Apple Magic Trackpad £59
3rd Sep 2010 | 09:00
Trackpad technology brings multi-touch gestures to your desktop Mac
When picking through your snaps in iPhoto, do you wish you could zoom into or rotate your images with a pinching or twisting gesture? If so, Apple has answered your pleas. The Magic Trackpad brings the MacBook's trackpad technology to Apple's desktop range, and does so very well.
The Magic Trackpad is styled to perfectly complement your Mac's keyboard. It's made from the same brushed aluminium and sits at the same angle on your desk.
It's a different experience to using a MacBook trackpad though. For a start, at around 13cm square, it's roughly 80% larger than a MacBook trackpad.
If you own an Apple notebook, or an iPhone or iPad, then the Trackpad's pointer control and gestures should be familiar. Drag a finger around the pad to move the cursor, and two fingers to scroll.

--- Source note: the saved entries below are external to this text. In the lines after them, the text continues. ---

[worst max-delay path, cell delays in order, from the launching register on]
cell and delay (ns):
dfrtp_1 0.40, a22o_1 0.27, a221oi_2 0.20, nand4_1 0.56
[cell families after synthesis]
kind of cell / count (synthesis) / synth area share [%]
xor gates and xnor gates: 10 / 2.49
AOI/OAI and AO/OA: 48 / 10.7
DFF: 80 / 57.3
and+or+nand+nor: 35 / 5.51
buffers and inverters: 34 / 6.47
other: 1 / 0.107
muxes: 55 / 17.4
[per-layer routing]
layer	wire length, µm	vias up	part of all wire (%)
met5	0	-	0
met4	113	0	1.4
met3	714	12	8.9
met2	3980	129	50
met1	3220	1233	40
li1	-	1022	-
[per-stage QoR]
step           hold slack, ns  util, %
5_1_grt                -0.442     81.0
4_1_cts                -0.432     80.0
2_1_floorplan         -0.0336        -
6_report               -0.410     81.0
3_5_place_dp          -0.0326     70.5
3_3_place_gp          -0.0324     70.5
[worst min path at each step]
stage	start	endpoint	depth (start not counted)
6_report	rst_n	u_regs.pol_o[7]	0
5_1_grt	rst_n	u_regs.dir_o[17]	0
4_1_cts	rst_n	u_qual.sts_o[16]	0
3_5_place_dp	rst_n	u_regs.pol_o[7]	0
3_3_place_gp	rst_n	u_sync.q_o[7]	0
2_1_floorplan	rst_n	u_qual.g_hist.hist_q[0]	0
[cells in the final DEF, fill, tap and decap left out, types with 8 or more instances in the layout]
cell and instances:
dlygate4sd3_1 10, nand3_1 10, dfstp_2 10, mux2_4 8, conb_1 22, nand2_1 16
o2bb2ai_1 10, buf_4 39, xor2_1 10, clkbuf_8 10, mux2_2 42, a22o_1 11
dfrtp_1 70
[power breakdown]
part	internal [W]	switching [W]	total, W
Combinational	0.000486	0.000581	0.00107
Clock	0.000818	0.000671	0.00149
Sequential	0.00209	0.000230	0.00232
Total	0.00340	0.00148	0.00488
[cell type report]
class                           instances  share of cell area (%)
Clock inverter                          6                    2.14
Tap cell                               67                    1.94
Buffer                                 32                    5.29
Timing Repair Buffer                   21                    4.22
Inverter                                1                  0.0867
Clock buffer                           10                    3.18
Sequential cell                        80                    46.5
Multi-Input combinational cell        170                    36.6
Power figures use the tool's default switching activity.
## src/rtl/lfs_pkg.sv

```systemverilog
package lfs_pkg;

    // Snapshot of the single-bit protection inputs
    typedef struct packed {
        logic en;
        logic uv;
        logic ov;
        logic oc;
        logic ot;
    } flags_t;

    // Width of a counter that must hold values 0..lim
    function automatic int cnt_width(input int lim);
        return (lim < 2) ? 1 : $clog2(lim + 1);
    endfunction

endpackage

```

## src/rtl/lfs_oc_guard.sv

```systemverilog
module lfs_oc_guard #(
    parameter int LIMIT = 200000
) (
    input  logic clk,
    input  logic rst_n,
    input  logic en_i,
    input  logic oc_i,
    input  logic cyc_start_i,
    input  logic shdn_en_i,
    output logic blank_nxt_o,
    output logic trip_nxt_o
);
    localparam int CW = lfs_pkg::cnt_width(LIMIT);
    localparam logic [CW-1:0] LIM_V = CW'(LIMIT);

    typedef struct packed {
        logic          blank;
        logic          trip;
        logic [CW-1:0] cnt;
    } oc_st_t;

    oc_st_t st_d, st_q;

    always_comb begin
        st_d = st_q;
        if (!en_i) begin
            st_d.blank = 1'b0;
            st_d.trip  = 1'b0;
            st_d.cnt   = '0;
        end else begin
            // current limit blanks the switch for the rest of the period
            if (oc_i)
                st_d.blank = 1'b1;
            else if (cyc_start_i)
                st_d.blank = 1'b0;
            // consecutive overcurrent cycles, saturating at the limit
            if (!oc_i)
                st_d.cnt = '0;
            else if (st_q.cnt != LIM_V)
                st_d.cnt = st_q.cnt + 1'b1;
            if (oc_i && shdn_en_i && (st_q.cnt == LIM_V))
                st_d.trip = 1'b1;
        end
    end

    always_ff @(posedge clk or negedge rst_n) begin
        if (!rst_n)
            st_q <= '0;
        else
            st_q <= st_d;
    end

    assign blank_nxt_o = st_d.blank;
    assign trip_nxt_o  = st_d.trip;

    // blanking holds until a period start arrives
    p_blank_holds_r3: assert property (@(posedge clk) disable iff (!rst_n)
        (st_q.blank && !cyc_start_i && en_i) |=> st_q.blank);

    // the trip latch is sticky while enabled
    p_trip_sticky_r10: assert property (@(posedge clk) disable iff (!rst_n)
        (st_q.trip && en_i) |=> st_q.trip);

    // a quiet cycle empties the counter
    p_cnt_restart_r11: assert property (@(posedge clk) disable iff (!rst_n)
        (!oc_i) |=> (st_q.cnt == '0));

    // no trip can appear while shutdown is not armed
    p_no_trip_unarmed_r12: assert property (@(posedge clk) disable iff (!rst_n)
        (!st_q.trip && !shdn_en_i) |=> !st_q.trip);

endmodule

```

## src/rtl/lfs_open_track.sv

```systemverilog
module lfs_open_track #(
    parameter int NUM_CH = 6
) (
    input  logic              clk,
    input  logic              rst_n,
    input  logic              en_i,
    input  logic              eval_i,
    input  logic [NUM_CH-1:0] zero_i,
    output logic [NUM_CH-1:0] mask_nxt_o
);
    logic [NUM_CH-1:0] mask_d, mask_q;

    for (genvar k = 0; k < NUM_CH; k++) begin : g_ch
        always_comb begin
            if (!en_i)
                mask_d[k] = 1'b1;
            else if (eval_i && zero_i[k])
                mask_d[k] = 1'b0;
            else
                mask_d[k] = mask_q[k];
        end

        always_ff @(posedge clk or negedge rst_n) begin
            if (!rst_n)
                mask_q[k] <= 1'b1;
            else
                mask_q[k] <= mask_d[k];
        end
    end

    assign mask_nxt_o = mask_d;

    // while enabled, no string is ever put back
    p_mask_no_return_r8: assert property (@(posedge clk) disable iff (!rst_n)
        en_i |=> ((mask_q | $past(mask_q)) == $past(mask_q)));

    // without evaluation nothing is removed
    p_mask_needs_eval_r7: assert property (@(posedge clk) disable iff (!rst_n)
        (!eval_i) |=> ($countones(mask_q) >= $countones($past(mask_q))));

endmodule

```

## src/rtl/led_fault_supervisor.sv

```systemverilog
module led_fault_supervisor #(
    parameter int NUM_CH       = 6,
    parameter int CLK_FREQ_KHZ = 100000,
    parameter int OC_TRIP_MS   = 2
) (
    input  logic              clk,
    input  logic              rst_n,
    input  logic              enable_i,
    input  logic              uv_flag_i,
    input  logic              ov_flag_i,
    input  logic              oc_flag_i,
    input  logic              ot_flag_i,
    input  logic [NUM_CH-1:0] zero_cur_i,
    input  logic              cycle_start_i,
    input  logic              oc_shdn_en_i,
    output logic              gate_allow_o,
    output logic [NUM_CH-1:0] chan_mask_o,
    output logic              shutdown_o
);
    import lfs_pkg::*;

    localparam int OC_LIMIT = CLK_FREQ_KHZ * OC_TRIP_MS;

    typedef struct packed {
        logic gate;
        logic shdn;
    } out_st_t;

    flags_t            fl;
    out_st_t           out_d, out_q;
    logic              blank_nxt, trip_nxt, eval_open;
    logic [NUM_CH-1:0] mask_nxt, mask_q;

    assign fl = '{en: enable_i, uv: uv_flag_i, ov: ov_flag_i,
                  oc: oc_flag_i, ot: ot_flag_i};

    // open strings are judged only when running and the output hit its ceiling
    assign eval_open = fl.en && fl.ov && !out_q.shdn;

    lfs_oc_guard #(.LIMIT(OC_LIMIT)) u_oc (
        .clk         (clk),
        .rst_n       (rst_n),
        .en_i        (fl.en),
        .oc_i        (fl.oc),
        .cyc_start_i (cycle_start_i),
        .shdn_en_i   (oc_shdn_en_i),
        .blank_nxt_o (blank_nxt),
        .trip_nxt_o  (trip_nxt)
    );

    lfs_open_track #(.NUM_CH(NUM_CH)) u_open (
        .clk        (clk),
        .rst_n      (rst_n),
        .en_i       (fl.en),
        .eval_i     (eval_open),
        .zero_i     (zero_cur_i),
        .mask_nxt_o (mask_nxt)
    );

    always_comb begin
        out_d.shdn = !fl.en || fl.uv || fl.ot || trip_nxt || (mask_nxt == '0);
        out_d.gate = !out_d.shdn && !fl.ov && !blank_nxt;
    end

    always_ff @(posedge clk or negedge rst_n) begin
        if (!rst_n) begin
            out_q  <= '{gate: 1'b0, shdn: 1'b1};
            mask_q <= '1;
        end else begin
            out_q  <= out_d;
            mask_q <= mask_nxt;
        end
    end

    assign gate_allow_o = out_q.gate;
    assign shutdown_o   = out_q.shdn;
    assign chan_mask_o  = mask_q;

    // an empty mask always coincides with shutdown
    p_all_open_shdn_r9: assert property (@(posedge clk) disable iff (!rst_n)
        (chan_mask_o == '0) |-> shutdown_o);

    // the gate is never allowed during shutdown
    p_gate_off_in_shdn_r5: assert property (@(posedge clk) disable iff (!rst_n)
        shutdown_o |-> !gate_allow_o);

    // overvoltage alone never causes shutdown
    p_ov_no_shdn_r4: assert property (@(posedge clk) disable iff (!rst_n)
        (enable_i && !uv_flag_i && !ot_flag_i && !oc_flag_i && ov_flag_i
         && !shutdown_o && (zero_cur_i == '0)) |=> (!shutdown_o && !gate_allow_o));

    // undervoltage forces shutdown on the next edge
    p_uv_shdn_r6: assert property (@(posedge clk) disable iff (!rst_n)
        uv_flag_i |=> shutdown_o);

endmodule

```
===== src/rtl/nor_req_stage.sv =====
// Request output stage: registers the request kind with its address and
// data, applying the bit-clearing rule to programs. Assumes old_word is
// the array word at wr_addr during the write cycle.
module nor_req_stage
    import nor_cmd_pkg::*;
#(
    parameter int AW = 22,
    parameter int DW = 16
) (
    input  logic          clk,
    input  logic          rst_n,
    input  req_kind_t     req_next,
    input  logic [AW-1:0] wr_addr,
    input  logic [DW-1:0] wr_data,
    input  logic [DW-1:0] old_word,
    output logic [N_REQ-1:0] req_vec,
    output logic [AW-1:0] addr_q,
    output logic [DW-1:0] data_q
);
    req_kind_t kind_q;

    // Capture the request and its payload for one cycle.
    always_ff @(posedge clk) begin
        if (!rst_n) begin
            kind_q <= RQ_NONE;
            addr_q <= '0;
            data_q <= '0;
        end else begin
            kind_q <= req_next;
            if (req_next != RQ_NONE) begin
                addr_q <= wr_addr;
                data_q <= (req_next == RQ_PROG) ? (old_word & wr_data) : wr_data;
            end
        end
    end

    // One strobe line per request kind.
    for (genvar k = 0; k < N_REQ; k++) begin : g_req
        assign req_vec[k] = (kind_q == req_kind_t'(k + 1));
    end
endmodule


===== src/rtl/nor_read_mux.sv =====
// Read source selector: query table, identification words or array,
// chosen by the current mode. Purely combinational.
module nor_read_mux
    import nor_cmd_pkg::*;
#(
    parameter int          AW     = 22,
    parameter int          DW     = 16,
    parameter logic [DW-1:0] MFR_ID = 16'h00BF,
    parameter logic [DW-1:0] DEV_ID = 16'h236D
) (
    input  base_mode_t    base_mode,
    input  logic          query_on,
    input  logic [AW-1:0] rd_addr,
    input  logic [DW-1:0] arr_rdata,
    input  logic [DW-1:0] cfi_rdata,
    output logic [DW-1:0] rd_data
);
    // Pick the read source for the active mode.
    always_comb begin
        if (query_on) begin
            rd_data = cfi_rdata;
        end else if (base_mode == BASE_IDENT) begin
            if (rd_addr == AW'(0))      rd_data = MFR_ID;
            else if (rd_addr == AW'(1)) rd_data = DEV_ID;
            else                        rd_data = '0;
        end else begin
            rd_data = arr_rdata;
        end
    end
endmodule


===== src/rtl/nor_cmd_decoder.sv =====
// Top of the NOR flash command decoder: partial address match, command
// sequencer, request register and read selector. Assumes AW >= 11 and
// an external engine that asserts busy while programming or erasing.
module nor_cmd_decoder
    import nor_cmd_pkg::*;
#(
    parameter int AW = 22,
    parameter int DW = 16
) (
    input  logic          clk,
    input  logic          rst_n,
    input  logic          wr_en,
    input  logic [AW-1:0] wr_addr,
    input  logic [DW-1:0] wr_data,
    input  logic [DW-1:0] old_word,
    input  logic          busy,
    input  logic [AW-1:0] rd_addr,
    input  logic [DW-1:0] arr_rdata,
    input  logic [DW-1:0] cfi_rdata,
    output logic [DW-1:0] rd_data,
    output logic          prog_req,
    output logic          sect_erase_req,
    output logic          chip_erase_req,
    output logic          suspend_req,
    output logic          resume_req,
    output logic [AW-1:0] req_addr,
    output logic [DW-1:0] req_data
);
    localparam int CMD_W = 8;

    logic             hit_unl_a, hit_unl_b, hit_query;
    base_mode_t       base_mode;
    logic             query_on;
    req_kind_t        req_next;
    logic [N_REQ-1:0] req_vec;

    nor_addr_match u_match (
        .addr_lo   (wr_addr[MATCH_W-1:0]),
        .hit_unl_a (hit_unl_a),
        .hit_unl_b (hit_unl_b),
        .hit_query (hit_query)
    );

    nor_seq_fsm u_fsm (
        .clk       (clk),
        .rst_n     (rst_n),
        .wr_en     (wr_en),
        .cmd       (wr_data[CMD_W-1:0]),
        .hit_unl_a (hit_unl_a),
        .hit_unl_b (hit_unl_b),
        .hit_query (hit_query),
        .busy      (busy),
        .base_q    (base_mode),
        .query_q   (query_on),
        .req_next  (req_next)
    );

    nor_req_stage #(.AW(AW), .DW(DW)) u_req (
        .clk      (clk),
        .rst_n    (rst_n),
        .req_next (req_next),
        .wr_addr  (wr_addr),
        .wr_data  (wr_data),
        .old_word (old_word),
        .req_vec  (req_vec),
        .addr_q   (req_addr),
        .data_q   (req_data)
    );

    nor_read_mux #(.AW(AW), .DW(DW)) u_rd (
        .base_mode (base_mode),
        .query_on  (query_on),
        .rd_addr   (rd_addr),
        .arr_rdata (arr_rdata),
        .cfi_rdata (cfi_rdata),
        .rd_data   (rd_data)
    );

    assign prog_req       = req_vec[int'(RQ_PROG) - 1];
    assign sect_erase_req = req_vec[int'(RQ_SECT) - 1];
    assign chip_erase_req = req_vec[int'(RQ_CHIP) - 1];
    assign suspend_req    = req_vec[int'(RQ_SUSP) - 1];
    assign resume_req     = req_vec[int'(RQ_RES) - 1];
endmodule


===== config.mk =====
export PLATFORM = sky130hd
export DESIGN_NAME = nor_cmd_decoder
export DESIGN_NICKNAME = d
export VERILOG_FILES = /design/src/rtl/nor_cmd_pkg.sv /design/src/rtl/nor_addr_match.sv /design/src/rtl/nor_seq_fsm.sv /design/src/rtl/nor_req_stage.sv /design/src/rtl/nor_read_mux.sv /design/src/rtl/nor_cmd_decoder.sv
export SDC_FILE = /design/constraint.sdc
export NUM_CORES = 1
export LEC_CHECK = 0
export ABC_AREA = 1
export BUFFER_PORTS_ARGS = -buffer_cell sky130_fd_sc_hd__buf_2
export CAP_MARGIN = 20
export CORE_MARGIN = 4
export CORE_UTILIZATION = 45
export DETAILED_ROUTE_END_ITERATION = 10
export GPL_ROUTABILITY_DRIVEN = 0
export GPL_TIMING_DRIVEN = 0
export PLACE_DENSITY = 0.8
export SYNTH_ARGS = -nofsm -noshare
export SYNTH_HDL_FRONTEND = slang
export SYNTH_SLANG_ARGS = --single-unit

===== constraint.sdc =====
create_clock -name clk -period 2.1 [get_ports clk]
set_clock_uncertainty 0.2 [all_clocks]
set_input_delay 0.315 -clock clk [delete_from_list [all_inputs] [get_ports clk]]
set_output_delay 0.315 -clock clk [all_outputs]
set_load 0.05 [all_outputs]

The whole surface of the pad acts as a mouse button, and you can set it up to replicate the functionality of a one-button or two button mouse as you wish.
But it's the gestures that really shine. Scrolling, pinching, swiping, app switching, screen zoom, double-click – it's all at your fingertips.
The Magic Trackpad is fully configurable via a new System Preferences pane installed with the latest software upgrade. Inertial scrolling, introduced to the MacBook Pro range this year, is also catered for. With this feature switched on, a scrolling window doesn't just stop when you lift your fingers from the Trackpad, but maintains a momentum depending on how fast you were moving it.
The Magic Trackpad can't replace a mouse for everything. Gamers in particular need the greater precision offered by a mouse, and a graphic artist would be better off with a proper pen-based tablet device, but for general productivity and day-today computing, the versatility offered by a trackpad is very welcome.
If you're running Snow Leopard on a desktop Mac, then the Magic Trackpad could become a permanent fixture on your desk, but next to – not instead of – your mouse.